- _Recorded data_:
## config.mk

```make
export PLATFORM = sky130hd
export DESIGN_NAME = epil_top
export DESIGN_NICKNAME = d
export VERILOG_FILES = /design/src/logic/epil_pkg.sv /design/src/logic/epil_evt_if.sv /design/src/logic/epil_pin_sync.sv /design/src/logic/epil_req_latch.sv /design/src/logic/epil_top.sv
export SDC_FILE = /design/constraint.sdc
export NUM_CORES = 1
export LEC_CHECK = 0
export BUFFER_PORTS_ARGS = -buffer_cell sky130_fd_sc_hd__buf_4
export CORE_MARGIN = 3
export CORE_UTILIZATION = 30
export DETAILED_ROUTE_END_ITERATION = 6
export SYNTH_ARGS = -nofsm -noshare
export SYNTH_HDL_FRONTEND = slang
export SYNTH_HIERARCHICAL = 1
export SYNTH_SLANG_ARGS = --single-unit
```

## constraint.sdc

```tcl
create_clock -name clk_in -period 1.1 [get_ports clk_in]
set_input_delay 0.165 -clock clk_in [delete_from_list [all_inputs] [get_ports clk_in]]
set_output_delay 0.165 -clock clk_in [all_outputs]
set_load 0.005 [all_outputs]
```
==
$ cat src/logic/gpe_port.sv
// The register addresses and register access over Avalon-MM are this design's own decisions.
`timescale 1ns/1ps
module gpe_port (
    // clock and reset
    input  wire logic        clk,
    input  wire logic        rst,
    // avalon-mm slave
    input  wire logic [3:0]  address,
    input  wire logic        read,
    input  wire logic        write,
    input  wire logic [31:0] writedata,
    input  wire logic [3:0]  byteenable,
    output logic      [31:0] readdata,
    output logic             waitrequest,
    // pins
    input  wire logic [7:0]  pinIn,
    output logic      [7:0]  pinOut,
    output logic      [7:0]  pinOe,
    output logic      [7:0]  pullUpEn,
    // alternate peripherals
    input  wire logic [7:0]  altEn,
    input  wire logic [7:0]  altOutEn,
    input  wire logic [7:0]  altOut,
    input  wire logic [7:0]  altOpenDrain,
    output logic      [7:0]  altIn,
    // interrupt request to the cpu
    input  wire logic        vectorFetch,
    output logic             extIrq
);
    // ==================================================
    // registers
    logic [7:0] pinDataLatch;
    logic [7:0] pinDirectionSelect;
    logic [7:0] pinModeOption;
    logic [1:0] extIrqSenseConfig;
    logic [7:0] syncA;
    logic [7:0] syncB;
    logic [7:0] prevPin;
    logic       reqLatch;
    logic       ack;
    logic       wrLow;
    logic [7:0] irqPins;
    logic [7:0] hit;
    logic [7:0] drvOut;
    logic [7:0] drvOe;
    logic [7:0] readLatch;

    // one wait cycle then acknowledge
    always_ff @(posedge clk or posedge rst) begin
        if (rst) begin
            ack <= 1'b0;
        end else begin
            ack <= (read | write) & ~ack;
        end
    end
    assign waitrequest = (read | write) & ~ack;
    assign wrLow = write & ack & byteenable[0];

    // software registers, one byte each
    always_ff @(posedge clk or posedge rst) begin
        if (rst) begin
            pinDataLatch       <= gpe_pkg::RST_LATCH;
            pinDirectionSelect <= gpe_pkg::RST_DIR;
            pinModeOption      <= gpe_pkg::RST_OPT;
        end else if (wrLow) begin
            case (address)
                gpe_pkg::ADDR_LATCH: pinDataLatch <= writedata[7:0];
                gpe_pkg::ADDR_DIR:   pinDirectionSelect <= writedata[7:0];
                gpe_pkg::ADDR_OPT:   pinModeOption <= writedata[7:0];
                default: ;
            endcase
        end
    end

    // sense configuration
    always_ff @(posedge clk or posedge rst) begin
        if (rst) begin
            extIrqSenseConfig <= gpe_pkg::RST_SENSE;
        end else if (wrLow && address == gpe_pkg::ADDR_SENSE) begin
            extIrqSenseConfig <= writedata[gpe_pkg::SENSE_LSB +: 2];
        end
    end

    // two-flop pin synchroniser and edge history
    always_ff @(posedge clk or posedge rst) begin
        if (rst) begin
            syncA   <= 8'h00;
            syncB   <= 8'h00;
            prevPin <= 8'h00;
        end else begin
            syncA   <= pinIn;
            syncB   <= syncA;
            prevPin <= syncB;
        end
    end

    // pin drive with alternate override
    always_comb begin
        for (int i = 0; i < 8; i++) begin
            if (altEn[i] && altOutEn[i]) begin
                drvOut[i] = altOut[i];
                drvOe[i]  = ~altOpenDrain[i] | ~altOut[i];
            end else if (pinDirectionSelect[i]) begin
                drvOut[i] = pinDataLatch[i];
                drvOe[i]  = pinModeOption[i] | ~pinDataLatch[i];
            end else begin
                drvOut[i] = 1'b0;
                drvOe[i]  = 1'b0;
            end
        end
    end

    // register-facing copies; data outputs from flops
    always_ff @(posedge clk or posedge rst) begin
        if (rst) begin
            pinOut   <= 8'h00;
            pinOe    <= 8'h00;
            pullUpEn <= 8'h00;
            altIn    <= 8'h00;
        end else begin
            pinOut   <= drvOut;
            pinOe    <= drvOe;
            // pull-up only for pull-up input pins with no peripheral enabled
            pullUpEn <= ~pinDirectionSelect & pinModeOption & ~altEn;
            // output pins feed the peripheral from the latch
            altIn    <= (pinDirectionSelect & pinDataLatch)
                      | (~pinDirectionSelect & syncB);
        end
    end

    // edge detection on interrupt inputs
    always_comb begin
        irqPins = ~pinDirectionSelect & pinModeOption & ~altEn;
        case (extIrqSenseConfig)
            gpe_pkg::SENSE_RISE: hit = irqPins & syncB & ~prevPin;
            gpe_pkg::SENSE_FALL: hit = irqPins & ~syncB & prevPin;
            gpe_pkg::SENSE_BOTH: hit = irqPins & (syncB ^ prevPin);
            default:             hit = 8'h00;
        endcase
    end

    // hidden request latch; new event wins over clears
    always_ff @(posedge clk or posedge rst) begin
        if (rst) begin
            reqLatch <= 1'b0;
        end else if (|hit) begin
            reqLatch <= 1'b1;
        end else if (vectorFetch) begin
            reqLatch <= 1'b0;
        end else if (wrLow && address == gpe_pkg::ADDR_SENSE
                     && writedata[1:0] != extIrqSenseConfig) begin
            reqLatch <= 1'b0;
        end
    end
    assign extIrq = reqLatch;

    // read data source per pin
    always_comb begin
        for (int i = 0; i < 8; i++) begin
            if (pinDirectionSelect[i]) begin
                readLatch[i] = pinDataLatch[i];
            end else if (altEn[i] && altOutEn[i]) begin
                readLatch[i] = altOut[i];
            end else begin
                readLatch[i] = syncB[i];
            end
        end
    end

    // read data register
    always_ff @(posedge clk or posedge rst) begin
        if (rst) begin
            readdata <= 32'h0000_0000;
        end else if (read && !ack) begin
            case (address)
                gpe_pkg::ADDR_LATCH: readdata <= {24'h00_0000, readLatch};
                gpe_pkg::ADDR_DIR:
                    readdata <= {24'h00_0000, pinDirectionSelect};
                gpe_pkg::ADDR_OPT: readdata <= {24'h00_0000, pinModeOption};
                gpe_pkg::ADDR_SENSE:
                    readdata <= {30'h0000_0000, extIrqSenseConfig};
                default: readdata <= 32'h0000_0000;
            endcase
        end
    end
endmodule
---
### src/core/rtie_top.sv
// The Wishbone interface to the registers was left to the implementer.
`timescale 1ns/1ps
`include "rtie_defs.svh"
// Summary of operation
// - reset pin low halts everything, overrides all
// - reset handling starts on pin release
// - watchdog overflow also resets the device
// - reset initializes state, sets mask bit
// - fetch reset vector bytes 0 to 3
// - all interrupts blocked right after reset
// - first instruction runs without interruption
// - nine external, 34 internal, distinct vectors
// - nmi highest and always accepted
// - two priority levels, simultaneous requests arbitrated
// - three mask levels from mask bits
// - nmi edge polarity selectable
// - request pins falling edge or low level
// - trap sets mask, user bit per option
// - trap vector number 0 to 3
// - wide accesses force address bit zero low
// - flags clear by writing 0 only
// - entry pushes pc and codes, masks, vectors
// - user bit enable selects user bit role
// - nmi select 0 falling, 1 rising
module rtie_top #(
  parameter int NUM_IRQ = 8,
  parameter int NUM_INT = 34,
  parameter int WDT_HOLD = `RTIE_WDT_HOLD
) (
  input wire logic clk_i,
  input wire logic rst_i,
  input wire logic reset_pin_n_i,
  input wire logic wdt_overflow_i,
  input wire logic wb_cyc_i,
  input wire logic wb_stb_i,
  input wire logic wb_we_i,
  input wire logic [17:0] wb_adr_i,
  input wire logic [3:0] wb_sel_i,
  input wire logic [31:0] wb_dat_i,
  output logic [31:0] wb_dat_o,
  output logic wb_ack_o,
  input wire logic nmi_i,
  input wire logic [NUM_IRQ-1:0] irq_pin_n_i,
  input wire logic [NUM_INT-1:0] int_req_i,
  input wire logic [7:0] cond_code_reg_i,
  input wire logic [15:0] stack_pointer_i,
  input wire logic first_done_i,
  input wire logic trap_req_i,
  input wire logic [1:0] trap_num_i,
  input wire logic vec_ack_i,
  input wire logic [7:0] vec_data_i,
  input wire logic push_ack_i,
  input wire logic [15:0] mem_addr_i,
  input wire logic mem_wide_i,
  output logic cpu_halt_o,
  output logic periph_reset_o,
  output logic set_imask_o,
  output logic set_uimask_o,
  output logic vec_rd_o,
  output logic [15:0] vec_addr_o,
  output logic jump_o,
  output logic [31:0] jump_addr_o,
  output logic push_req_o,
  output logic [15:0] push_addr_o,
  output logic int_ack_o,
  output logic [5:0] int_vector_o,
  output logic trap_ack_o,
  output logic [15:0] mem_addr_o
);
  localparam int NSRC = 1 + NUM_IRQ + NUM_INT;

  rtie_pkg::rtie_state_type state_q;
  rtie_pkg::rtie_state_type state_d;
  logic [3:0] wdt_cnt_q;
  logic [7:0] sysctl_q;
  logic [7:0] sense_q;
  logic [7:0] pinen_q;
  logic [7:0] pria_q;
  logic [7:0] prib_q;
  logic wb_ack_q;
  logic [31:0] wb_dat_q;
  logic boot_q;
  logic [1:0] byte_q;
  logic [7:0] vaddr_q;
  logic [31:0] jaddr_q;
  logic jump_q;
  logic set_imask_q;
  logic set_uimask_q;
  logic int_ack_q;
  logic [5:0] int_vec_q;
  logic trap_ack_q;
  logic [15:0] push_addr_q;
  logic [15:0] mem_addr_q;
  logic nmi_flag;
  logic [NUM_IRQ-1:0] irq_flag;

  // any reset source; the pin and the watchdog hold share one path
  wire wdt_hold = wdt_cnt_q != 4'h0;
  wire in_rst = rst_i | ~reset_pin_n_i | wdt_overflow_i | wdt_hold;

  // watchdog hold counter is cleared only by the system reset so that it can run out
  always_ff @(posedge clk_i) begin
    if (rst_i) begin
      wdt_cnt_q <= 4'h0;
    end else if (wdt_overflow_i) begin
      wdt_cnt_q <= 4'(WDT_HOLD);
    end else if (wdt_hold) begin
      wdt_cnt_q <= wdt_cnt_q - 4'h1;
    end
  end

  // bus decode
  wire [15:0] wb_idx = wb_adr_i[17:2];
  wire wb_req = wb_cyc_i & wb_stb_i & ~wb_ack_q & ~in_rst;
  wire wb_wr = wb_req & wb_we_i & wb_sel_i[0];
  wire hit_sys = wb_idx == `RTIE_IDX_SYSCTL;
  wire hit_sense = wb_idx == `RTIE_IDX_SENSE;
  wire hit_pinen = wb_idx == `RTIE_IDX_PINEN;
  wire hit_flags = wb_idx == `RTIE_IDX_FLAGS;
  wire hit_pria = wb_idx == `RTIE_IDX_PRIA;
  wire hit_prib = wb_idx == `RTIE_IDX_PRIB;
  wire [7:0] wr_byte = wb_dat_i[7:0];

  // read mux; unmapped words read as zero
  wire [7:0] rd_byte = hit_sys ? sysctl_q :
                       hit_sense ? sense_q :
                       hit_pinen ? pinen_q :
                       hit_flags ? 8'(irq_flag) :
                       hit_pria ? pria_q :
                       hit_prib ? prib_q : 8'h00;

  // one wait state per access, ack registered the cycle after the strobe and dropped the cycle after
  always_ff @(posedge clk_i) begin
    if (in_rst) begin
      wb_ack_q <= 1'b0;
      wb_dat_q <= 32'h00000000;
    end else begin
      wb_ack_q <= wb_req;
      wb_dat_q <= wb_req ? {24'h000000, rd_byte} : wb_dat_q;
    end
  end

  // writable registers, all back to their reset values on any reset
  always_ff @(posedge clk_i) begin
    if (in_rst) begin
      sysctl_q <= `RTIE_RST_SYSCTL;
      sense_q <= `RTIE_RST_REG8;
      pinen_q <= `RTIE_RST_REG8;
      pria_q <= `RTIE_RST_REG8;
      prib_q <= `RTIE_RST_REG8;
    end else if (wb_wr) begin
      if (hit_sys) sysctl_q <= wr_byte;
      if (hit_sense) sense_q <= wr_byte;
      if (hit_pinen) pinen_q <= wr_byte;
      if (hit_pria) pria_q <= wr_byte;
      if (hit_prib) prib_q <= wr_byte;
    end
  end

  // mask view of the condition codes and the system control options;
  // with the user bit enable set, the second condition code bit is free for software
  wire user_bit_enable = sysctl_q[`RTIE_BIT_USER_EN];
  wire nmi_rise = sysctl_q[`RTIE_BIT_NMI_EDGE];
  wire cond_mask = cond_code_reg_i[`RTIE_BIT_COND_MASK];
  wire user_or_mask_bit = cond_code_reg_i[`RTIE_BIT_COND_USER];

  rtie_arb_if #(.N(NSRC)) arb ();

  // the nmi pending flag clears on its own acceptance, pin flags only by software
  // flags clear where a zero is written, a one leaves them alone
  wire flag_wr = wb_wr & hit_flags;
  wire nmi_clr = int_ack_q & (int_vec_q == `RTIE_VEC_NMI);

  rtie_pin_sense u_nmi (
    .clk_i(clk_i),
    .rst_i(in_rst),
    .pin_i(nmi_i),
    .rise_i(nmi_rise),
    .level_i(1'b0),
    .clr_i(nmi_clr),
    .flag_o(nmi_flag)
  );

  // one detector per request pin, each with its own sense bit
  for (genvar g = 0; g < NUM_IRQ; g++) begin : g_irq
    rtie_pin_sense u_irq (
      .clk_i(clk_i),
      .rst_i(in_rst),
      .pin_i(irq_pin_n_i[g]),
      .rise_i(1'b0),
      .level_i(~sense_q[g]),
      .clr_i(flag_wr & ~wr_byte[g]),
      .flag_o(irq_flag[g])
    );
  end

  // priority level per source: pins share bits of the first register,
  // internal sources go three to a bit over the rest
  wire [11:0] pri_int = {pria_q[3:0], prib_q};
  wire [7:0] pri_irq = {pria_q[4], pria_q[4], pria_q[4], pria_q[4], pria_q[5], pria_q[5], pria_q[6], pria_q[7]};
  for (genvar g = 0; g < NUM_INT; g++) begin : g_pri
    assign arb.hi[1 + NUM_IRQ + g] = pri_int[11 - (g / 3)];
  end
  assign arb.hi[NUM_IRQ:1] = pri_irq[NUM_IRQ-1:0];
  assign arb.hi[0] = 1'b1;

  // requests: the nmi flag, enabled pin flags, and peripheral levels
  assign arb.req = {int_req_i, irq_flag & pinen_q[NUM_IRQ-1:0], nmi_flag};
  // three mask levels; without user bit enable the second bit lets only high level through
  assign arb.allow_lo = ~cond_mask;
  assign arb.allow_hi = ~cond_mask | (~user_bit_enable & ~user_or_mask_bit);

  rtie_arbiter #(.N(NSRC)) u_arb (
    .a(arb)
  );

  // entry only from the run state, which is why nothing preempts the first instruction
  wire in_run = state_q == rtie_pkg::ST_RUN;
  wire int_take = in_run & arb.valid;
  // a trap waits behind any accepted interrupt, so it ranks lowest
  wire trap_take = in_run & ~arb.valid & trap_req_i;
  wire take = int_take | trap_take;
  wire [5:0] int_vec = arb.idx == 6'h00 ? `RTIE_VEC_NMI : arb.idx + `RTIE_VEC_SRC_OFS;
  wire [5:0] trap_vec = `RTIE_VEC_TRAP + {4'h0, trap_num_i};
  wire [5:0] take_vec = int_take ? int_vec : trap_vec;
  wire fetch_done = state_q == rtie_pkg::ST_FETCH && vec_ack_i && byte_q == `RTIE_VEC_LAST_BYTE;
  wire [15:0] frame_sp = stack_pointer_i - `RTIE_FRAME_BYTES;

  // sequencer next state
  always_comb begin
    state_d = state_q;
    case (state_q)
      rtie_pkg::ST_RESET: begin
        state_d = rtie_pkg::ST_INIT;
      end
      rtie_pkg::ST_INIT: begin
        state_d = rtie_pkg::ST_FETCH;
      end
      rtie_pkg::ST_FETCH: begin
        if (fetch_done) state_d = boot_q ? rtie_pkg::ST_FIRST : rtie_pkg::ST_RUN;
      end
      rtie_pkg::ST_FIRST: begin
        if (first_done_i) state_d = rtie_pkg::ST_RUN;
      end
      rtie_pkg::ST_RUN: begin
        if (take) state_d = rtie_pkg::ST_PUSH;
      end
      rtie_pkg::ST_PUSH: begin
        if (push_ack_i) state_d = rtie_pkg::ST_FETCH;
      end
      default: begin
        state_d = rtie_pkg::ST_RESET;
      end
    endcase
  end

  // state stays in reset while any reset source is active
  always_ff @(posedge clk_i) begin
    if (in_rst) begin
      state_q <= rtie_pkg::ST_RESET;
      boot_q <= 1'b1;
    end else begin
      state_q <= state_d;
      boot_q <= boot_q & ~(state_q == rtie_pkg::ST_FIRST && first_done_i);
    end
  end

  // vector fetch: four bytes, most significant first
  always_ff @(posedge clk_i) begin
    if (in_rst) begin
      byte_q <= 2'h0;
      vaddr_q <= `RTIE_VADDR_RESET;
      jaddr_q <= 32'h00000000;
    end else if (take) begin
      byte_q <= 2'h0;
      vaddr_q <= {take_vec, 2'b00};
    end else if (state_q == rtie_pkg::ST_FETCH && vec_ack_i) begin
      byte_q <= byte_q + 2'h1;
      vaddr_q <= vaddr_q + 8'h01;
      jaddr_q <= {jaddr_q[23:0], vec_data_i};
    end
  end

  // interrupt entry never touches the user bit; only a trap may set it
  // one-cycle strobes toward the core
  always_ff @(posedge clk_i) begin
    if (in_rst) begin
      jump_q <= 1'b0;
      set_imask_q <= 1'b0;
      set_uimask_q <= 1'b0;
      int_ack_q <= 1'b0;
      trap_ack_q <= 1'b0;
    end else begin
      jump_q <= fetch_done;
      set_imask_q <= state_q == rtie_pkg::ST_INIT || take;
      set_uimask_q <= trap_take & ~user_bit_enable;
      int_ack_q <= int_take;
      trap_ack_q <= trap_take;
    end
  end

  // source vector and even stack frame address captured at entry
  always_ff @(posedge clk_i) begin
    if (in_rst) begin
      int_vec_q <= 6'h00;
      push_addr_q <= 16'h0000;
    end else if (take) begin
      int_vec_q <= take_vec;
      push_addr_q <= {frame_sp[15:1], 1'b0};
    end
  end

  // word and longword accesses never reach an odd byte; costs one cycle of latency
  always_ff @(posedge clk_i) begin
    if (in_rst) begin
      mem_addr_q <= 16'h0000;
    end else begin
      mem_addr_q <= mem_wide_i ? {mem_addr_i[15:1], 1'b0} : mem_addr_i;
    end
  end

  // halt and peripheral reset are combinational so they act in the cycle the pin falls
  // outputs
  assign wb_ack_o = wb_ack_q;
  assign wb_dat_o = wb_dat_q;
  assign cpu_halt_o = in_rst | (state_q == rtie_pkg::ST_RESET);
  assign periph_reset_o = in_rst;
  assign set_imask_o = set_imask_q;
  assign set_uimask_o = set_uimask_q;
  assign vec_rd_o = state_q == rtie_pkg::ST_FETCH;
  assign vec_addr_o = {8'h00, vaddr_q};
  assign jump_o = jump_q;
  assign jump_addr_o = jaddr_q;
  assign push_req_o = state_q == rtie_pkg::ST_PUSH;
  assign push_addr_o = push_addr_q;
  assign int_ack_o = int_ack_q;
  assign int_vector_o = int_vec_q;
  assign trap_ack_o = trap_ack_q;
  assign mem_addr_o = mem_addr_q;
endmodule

- _Work instruction_:
Across the data above, how many lines contain the string "pinIn"? Reply with the number and nothing else.

- _Response_:
2